[Data extract Boundary: Start]
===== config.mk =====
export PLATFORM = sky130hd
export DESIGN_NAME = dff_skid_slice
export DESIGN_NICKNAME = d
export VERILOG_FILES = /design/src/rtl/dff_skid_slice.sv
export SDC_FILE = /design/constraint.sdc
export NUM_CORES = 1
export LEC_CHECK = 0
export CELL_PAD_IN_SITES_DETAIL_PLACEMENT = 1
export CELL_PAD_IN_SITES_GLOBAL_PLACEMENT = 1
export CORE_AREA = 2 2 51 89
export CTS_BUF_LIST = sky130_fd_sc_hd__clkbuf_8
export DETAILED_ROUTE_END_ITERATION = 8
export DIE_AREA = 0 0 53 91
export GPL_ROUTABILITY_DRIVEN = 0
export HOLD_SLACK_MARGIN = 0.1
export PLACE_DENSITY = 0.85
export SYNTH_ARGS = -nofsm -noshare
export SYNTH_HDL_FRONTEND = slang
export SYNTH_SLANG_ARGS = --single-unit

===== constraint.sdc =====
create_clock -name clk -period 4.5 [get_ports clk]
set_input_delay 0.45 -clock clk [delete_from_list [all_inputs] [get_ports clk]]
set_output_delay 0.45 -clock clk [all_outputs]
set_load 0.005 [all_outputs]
[Data extract Boundary: End]
**Work instruction**
All lines from the one containing "export SYNTH_HDL_FRONTEND = slang" through the last line of the data must be set down exactly. No other lines belong in the answer.

**Result**
export SYNTH_HDL_FRONTEND = slang
export SYNTH_SLANG_ARGS = --single-unit

===== constraint.sdc =====
create_clock -name clk -period 4.5 [get_ports clk]
set_input_delay 0.45 -clock clk [delete_from_list [all_inputs] [get_ports clk]]
set_output_delay 0.45 -clock clk [all_outputs]
set_load 0.005 [all_outputs]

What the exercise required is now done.